> **WHAT THE EXERCISE ASKS**
Your result should be the lines holding the word "StFinish", copied from the entries below.

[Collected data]
--*--

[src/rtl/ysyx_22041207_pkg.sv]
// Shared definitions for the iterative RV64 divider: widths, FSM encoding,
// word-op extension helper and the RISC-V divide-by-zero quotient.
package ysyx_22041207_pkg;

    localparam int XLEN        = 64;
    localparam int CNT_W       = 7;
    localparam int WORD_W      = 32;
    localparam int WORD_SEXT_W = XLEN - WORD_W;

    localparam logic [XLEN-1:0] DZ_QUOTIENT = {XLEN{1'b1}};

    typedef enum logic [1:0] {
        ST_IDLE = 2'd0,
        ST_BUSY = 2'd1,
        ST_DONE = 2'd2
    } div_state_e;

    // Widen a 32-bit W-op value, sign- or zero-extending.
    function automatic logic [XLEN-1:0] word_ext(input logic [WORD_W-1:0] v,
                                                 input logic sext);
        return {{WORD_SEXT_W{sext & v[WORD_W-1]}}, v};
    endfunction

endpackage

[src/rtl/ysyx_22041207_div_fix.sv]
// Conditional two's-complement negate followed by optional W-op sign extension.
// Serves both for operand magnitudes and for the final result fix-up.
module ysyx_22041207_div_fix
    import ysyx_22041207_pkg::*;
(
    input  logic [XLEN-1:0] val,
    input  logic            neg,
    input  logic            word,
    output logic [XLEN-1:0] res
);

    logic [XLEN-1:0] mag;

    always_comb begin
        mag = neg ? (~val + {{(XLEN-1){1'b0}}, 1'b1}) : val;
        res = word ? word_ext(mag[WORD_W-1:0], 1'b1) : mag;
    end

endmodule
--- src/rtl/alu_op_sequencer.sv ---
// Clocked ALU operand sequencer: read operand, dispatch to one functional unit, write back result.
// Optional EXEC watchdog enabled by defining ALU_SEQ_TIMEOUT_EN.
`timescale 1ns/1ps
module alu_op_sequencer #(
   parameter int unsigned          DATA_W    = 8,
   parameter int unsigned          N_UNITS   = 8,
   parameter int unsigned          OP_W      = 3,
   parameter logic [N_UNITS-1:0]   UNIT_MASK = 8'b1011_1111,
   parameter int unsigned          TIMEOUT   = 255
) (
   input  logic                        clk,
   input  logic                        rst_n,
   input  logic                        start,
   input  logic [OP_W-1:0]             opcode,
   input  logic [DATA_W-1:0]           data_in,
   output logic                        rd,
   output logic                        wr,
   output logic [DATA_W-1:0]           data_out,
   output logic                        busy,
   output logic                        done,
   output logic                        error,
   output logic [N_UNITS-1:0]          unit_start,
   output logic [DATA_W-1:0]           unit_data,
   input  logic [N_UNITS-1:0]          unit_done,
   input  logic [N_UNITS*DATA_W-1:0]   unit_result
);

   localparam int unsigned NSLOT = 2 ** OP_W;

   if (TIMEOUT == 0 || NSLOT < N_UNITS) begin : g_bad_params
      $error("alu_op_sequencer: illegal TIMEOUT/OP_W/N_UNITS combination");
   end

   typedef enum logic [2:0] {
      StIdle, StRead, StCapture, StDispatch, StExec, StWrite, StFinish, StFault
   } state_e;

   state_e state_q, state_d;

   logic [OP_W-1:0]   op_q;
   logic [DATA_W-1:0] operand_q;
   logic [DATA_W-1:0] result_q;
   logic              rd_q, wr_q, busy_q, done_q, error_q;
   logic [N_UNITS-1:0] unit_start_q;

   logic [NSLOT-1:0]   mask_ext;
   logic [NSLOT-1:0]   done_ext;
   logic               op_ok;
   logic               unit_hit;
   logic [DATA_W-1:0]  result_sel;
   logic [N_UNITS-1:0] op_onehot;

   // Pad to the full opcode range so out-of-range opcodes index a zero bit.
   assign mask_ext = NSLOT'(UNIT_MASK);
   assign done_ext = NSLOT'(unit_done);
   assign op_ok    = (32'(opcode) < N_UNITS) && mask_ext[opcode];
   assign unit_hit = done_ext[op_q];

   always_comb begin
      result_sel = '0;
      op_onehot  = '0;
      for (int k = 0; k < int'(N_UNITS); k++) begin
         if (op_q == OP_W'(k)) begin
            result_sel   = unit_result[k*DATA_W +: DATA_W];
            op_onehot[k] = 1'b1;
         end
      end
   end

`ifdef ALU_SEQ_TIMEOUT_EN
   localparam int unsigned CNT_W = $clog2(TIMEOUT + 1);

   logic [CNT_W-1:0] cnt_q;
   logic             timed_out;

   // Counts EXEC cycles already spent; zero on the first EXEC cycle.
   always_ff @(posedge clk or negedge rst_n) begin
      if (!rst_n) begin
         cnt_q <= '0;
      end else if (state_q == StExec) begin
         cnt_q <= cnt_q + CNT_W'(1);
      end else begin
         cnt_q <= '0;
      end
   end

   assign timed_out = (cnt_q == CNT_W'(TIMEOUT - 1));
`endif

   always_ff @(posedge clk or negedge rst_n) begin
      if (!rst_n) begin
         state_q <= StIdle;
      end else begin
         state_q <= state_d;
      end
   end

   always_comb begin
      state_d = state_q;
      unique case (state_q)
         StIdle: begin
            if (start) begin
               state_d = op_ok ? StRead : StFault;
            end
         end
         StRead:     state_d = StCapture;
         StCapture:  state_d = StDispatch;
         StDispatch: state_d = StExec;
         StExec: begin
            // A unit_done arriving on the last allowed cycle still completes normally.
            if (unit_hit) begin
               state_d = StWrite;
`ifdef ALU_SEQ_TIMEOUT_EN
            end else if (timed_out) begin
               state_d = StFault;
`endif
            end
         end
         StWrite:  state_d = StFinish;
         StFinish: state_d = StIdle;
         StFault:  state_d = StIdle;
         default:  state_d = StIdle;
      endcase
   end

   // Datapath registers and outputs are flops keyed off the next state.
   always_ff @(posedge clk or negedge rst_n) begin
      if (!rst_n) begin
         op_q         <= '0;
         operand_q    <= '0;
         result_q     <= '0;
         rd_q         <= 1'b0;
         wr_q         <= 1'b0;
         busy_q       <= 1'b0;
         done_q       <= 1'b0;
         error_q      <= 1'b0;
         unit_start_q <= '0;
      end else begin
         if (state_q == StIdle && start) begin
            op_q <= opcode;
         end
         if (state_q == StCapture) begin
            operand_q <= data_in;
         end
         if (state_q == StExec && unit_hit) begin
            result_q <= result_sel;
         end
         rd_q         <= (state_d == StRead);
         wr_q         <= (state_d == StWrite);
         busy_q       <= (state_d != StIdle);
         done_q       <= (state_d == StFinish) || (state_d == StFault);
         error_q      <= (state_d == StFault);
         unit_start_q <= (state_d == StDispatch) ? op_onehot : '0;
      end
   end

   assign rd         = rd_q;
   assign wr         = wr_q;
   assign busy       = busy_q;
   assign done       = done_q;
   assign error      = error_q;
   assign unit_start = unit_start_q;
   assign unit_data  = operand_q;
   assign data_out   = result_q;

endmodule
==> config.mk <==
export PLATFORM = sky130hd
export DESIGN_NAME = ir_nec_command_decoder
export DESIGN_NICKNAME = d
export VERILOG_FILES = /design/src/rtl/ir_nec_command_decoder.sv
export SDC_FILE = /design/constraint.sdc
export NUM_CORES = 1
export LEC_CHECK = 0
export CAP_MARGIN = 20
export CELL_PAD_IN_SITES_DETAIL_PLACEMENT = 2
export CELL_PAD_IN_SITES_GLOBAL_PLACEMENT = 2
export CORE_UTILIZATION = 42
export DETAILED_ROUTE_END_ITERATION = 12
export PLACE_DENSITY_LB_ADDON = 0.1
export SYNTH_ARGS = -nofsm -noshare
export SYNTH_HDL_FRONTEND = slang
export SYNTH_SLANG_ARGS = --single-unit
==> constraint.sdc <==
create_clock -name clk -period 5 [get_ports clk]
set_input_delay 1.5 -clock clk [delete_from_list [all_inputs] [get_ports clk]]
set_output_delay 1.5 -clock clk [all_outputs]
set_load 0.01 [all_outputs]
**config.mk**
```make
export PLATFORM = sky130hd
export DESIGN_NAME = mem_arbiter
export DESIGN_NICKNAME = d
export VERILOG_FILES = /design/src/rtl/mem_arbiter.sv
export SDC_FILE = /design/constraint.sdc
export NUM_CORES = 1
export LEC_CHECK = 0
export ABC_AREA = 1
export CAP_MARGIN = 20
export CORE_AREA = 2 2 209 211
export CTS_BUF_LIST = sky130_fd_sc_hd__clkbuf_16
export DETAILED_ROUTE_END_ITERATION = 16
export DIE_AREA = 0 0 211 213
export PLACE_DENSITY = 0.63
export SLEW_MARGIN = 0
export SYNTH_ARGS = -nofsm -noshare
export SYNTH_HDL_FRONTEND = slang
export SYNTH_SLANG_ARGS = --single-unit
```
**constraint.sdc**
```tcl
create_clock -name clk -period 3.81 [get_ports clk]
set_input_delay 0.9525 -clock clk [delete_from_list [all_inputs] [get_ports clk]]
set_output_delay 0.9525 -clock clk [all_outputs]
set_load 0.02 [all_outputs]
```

--*--

> **RESULT FOR THIS TASK**
      StIdle, StRead, StCapture, StDispatch, StExec, StWrite, StFinish, StFault
         StWrite:  state_d = StFinish;
         StFinish: state_d = StIdle;
         done_q       <= (state_d == StFinish) || (state_d == StFault);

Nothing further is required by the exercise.